▶ _TRY IT_
Keep only the lines that hold the string "layer", filtering out the rest of the entries below.

[STORED DATA Boundary: Start]

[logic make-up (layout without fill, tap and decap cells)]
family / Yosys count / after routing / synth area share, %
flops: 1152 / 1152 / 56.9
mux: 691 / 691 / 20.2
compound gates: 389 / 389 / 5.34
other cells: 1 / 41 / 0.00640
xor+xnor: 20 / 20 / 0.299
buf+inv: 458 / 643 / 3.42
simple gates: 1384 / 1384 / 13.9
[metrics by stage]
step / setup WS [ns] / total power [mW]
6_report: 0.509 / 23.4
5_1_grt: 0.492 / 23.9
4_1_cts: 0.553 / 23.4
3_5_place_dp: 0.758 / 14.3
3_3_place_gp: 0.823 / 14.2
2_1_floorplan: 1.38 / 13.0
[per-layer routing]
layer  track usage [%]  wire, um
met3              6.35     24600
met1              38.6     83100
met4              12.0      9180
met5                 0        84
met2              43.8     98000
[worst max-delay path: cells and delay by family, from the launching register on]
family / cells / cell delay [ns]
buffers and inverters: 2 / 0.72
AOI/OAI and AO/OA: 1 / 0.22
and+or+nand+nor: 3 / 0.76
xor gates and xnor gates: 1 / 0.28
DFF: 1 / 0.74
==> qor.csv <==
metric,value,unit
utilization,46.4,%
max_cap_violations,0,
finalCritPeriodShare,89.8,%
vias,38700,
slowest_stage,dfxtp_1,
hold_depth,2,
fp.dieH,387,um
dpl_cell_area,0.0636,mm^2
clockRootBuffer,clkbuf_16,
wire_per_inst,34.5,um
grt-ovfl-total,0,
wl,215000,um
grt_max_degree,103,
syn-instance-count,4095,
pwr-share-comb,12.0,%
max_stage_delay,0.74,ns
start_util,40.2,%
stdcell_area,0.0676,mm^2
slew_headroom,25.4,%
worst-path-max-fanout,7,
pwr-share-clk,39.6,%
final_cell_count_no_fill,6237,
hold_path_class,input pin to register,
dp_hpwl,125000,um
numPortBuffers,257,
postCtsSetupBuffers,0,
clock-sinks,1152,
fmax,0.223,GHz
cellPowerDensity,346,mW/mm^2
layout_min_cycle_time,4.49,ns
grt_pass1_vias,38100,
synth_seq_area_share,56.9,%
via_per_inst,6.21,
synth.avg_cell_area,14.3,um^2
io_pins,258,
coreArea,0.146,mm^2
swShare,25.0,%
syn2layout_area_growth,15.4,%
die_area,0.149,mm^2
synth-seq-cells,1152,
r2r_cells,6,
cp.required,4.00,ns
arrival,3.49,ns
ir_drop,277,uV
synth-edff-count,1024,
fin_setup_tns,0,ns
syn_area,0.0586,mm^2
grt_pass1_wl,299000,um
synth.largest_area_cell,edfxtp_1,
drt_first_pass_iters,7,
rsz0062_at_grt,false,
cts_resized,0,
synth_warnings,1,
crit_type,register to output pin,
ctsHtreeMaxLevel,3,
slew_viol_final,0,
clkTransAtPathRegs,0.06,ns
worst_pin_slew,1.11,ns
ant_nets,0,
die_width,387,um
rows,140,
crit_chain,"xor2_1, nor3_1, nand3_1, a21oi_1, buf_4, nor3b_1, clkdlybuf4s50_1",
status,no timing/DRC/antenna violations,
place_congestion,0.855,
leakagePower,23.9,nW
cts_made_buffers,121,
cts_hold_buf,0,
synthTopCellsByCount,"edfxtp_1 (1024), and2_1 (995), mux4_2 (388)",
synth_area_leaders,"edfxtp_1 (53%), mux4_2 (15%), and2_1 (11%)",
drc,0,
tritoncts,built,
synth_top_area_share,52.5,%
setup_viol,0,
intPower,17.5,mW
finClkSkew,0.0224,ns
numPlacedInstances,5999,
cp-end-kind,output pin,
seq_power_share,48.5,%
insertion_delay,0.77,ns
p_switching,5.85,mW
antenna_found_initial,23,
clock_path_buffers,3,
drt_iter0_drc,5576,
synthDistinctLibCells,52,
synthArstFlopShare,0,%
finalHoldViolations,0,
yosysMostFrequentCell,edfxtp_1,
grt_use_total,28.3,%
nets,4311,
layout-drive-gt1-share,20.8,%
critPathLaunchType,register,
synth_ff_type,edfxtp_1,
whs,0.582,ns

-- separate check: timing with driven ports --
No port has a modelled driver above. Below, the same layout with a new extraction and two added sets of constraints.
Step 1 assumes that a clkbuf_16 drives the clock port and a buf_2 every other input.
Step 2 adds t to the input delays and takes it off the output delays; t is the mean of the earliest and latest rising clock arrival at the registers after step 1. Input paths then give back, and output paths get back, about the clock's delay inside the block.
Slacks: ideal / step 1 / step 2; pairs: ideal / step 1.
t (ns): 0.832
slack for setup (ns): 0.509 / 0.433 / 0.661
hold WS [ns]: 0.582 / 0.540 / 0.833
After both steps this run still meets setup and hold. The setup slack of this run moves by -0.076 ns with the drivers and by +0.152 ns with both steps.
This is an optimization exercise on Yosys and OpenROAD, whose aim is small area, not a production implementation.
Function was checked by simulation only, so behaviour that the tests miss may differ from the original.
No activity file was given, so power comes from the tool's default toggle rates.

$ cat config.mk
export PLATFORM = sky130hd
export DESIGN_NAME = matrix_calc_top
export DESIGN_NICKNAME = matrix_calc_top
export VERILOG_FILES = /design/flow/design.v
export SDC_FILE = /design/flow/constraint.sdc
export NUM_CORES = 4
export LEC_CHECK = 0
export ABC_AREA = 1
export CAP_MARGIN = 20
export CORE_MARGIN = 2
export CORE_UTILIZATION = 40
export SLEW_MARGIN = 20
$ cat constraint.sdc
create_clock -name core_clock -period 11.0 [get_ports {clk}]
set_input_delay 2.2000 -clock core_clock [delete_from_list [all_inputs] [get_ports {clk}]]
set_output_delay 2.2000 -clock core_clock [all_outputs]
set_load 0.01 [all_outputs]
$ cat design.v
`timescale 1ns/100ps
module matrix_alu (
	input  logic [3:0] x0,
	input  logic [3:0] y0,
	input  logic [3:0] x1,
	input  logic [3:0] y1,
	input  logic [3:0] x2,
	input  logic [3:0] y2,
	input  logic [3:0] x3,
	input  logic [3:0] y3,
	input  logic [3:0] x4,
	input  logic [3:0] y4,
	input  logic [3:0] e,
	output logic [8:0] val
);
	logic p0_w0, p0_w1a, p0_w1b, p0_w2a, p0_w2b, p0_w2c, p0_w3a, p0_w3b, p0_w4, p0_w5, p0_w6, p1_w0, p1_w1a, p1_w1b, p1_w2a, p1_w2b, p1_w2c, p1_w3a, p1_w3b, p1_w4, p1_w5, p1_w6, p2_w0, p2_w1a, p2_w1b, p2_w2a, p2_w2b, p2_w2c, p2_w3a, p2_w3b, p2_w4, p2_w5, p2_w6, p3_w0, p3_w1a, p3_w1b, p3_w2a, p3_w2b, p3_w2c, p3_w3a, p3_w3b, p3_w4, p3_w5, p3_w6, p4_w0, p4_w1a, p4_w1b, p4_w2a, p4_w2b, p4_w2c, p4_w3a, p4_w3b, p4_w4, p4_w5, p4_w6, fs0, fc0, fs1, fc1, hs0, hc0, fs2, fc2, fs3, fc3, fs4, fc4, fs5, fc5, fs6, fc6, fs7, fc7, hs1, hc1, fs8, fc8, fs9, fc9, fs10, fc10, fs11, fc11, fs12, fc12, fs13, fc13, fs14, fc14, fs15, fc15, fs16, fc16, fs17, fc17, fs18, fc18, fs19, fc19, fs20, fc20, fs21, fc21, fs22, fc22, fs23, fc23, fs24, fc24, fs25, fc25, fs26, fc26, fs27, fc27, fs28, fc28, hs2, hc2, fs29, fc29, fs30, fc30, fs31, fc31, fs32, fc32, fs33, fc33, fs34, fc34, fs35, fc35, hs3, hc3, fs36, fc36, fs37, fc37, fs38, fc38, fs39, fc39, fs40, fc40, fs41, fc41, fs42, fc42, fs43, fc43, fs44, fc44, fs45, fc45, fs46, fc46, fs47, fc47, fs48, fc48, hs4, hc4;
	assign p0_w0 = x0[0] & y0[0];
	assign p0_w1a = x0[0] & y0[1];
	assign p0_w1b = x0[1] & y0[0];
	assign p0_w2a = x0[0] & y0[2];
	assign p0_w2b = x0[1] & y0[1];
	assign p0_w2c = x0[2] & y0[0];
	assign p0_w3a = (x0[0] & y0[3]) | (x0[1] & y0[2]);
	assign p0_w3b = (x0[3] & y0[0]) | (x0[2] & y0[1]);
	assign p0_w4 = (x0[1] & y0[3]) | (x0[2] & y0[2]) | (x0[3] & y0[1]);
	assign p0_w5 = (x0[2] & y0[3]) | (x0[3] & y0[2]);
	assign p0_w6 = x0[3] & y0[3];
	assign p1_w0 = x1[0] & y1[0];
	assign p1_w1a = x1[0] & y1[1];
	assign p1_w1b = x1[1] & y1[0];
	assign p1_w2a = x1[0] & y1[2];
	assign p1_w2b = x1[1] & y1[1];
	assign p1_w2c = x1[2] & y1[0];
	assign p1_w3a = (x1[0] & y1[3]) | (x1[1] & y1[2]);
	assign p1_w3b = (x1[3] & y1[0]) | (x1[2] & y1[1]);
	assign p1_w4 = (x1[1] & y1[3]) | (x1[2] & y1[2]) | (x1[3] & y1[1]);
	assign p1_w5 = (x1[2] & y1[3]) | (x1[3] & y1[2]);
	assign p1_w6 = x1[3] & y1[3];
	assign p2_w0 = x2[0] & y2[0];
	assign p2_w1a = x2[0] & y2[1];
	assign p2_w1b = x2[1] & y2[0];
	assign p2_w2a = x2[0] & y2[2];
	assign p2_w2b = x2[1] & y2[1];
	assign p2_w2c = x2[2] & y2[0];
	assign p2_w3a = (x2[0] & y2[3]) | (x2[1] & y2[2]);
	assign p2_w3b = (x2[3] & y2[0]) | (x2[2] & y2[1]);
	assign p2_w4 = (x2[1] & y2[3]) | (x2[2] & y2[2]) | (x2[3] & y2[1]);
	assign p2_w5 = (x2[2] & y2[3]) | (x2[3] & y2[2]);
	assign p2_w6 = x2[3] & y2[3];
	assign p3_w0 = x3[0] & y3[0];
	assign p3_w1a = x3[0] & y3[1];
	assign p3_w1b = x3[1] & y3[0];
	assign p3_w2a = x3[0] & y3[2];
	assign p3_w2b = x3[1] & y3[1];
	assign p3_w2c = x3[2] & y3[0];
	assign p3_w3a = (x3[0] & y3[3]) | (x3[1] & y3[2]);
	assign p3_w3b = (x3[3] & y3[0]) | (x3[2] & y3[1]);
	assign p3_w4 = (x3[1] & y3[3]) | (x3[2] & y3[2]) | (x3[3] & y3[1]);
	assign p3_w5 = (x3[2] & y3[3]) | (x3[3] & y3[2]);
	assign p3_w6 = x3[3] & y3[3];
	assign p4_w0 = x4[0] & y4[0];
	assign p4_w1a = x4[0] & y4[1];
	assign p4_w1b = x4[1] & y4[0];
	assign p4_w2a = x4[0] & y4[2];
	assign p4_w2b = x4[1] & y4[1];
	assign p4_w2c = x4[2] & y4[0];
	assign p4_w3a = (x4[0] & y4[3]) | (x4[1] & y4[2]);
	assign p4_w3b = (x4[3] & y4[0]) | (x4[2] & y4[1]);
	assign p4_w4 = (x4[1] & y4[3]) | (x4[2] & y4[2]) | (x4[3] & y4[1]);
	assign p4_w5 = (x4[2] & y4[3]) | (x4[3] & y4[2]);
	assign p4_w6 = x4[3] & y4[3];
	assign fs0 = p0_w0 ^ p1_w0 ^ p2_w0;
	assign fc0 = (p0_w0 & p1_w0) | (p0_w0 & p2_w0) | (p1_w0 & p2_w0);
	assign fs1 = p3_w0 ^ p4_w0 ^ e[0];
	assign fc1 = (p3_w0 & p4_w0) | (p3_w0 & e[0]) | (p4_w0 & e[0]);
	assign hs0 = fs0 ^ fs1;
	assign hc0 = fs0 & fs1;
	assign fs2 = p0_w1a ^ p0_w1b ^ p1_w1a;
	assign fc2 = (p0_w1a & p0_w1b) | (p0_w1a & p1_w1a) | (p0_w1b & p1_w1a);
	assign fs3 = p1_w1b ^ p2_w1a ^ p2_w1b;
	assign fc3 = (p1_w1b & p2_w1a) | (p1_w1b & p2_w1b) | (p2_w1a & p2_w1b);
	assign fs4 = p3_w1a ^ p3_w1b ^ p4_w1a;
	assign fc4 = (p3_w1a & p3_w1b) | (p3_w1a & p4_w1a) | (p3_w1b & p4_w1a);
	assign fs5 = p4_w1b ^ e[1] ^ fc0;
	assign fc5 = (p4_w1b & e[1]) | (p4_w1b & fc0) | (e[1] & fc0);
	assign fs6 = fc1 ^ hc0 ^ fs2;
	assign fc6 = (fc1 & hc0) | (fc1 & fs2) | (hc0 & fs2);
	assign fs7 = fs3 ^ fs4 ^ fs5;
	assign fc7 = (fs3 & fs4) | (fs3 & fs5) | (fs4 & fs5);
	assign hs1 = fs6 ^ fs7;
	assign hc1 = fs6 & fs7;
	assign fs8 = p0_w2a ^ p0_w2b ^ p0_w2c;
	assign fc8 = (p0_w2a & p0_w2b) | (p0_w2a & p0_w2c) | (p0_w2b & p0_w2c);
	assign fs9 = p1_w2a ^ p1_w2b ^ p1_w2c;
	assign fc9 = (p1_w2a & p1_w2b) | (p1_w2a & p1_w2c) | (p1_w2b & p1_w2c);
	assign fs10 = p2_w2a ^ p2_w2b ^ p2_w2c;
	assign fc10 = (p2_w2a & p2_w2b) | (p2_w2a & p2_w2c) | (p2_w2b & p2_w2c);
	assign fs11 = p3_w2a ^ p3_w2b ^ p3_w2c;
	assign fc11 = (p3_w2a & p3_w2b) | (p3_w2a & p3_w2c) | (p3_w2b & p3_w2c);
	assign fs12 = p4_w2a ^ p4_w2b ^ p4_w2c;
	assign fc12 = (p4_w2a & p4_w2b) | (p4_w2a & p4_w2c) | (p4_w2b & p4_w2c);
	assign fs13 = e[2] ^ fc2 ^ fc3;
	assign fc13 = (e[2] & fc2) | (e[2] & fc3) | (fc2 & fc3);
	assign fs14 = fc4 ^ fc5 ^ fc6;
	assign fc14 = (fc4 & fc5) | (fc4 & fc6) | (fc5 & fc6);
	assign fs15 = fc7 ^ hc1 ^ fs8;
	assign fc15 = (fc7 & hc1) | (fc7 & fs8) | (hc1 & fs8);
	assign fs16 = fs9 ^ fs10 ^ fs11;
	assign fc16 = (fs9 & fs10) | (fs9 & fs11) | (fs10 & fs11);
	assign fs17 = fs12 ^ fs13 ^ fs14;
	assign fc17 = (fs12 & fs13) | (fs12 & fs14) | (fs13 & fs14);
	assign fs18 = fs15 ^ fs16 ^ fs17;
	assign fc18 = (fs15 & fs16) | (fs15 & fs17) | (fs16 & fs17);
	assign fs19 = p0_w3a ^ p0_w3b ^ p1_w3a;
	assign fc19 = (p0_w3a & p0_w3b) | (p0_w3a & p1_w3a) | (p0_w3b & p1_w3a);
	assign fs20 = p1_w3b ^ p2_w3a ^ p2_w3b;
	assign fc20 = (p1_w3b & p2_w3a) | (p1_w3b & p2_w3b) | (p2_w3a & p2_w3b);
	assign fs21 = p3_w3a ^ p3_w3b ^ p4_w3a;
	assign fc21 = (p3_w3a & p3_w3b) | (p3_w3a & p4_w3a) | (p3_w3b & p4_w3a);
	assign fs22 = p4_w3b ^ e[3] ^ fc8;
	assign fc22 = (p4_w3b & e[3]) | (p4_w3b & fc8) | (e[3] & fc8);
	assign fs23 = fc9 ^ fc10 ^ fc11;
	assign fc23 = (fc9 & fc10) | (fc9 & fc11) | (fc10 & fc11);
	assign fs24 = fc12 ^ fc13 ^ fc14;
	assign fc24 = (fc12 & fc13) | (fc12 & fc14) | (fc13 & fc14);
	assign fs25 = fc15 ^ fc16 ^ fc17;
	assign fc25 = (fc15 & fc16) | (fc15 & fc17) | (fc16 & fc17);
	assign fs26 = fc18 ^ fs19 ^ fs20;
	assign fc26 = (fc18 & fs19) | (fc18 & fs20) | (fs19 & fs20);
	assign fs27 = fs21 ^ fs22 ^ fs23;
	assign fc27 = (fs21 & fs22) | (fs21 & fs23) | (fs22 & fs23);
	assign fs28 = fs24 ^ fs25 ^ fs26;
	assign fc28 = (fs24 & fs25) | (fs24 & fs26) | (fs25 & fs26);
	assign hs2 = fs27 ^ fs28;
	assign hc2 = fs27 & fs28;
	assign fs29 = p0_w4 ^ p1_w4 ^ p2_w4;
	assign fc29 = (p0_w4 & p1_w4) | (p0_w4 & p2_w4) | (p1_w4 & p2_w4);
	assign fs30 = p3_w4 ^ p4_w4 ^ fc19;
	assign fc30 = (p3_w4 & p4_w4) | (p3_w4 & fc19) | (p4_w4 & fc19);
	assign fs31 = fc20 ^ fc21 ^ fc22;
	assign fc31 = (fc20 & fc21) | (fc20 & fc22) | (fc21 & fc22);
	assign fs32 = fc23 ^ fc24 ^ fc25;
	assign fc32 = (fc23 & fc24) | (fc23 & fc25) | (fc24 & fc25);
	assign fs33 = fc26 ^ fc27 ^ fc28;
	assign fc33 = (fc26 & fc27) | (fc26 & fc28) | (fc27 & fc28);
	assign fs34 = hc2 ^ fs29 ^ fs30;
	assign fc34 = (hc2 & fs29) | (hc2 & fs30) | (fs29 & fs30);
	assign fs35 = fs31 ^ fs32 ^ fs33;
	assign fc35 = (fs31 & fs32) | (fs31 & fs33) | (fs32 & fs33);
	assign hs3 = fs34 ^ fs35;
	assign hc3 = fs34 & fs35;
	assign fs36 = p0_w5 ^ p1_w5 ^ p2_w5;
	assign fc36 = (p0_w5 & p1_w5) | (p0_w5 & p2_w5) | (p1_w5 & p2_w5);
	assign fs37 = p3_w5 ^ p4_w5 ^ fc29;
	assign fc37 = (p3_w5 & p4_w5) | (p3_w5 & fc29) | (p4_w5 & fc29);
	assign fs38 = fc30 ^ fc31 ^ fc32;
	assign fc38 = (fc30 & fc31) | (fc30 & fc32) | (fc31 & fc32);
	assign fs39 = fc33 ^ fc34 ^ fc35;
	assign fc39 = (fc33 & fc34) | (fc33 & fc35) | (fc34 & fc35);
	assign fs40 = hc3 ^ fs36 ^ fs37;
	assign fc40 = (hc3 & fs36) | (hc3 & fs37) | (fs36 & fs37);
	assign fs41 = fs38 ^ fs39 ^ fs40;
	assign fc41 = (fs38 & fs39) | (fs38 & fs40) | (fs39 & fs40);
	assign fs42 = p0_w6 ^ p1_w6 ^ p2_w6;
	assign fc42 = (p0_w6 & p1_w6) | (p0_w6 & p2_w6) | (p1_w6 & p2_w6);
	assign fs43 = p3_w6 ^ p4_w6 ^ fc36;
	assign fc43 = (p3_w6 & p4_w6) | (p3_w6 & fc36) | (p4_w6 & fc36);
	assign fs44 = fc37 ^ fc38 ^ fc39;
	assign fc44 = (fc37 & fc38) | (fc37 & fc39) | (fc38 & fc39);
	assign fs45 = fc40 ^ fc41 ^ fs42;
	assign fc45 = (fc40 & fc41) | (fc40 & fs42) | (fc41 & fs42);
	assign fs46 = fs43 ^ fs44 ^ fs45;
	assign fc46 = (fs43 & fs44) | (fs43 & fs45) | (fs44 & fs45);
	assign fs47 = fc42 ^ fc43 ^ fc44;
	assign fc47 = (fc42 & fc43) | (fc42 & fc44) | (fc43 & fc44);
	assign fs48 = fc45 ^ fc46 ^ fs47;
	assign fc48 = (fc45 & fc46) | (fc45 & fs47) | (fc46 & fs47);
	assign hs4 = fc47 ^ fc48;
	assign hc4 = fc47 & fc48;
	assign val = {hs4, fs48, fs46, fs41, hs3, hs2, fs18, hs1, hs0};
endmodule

[STORED DATA Boundary: End]

▶ _RESPONSE AREA_
[per-layer routing]
layer  track usage [%]  wire, um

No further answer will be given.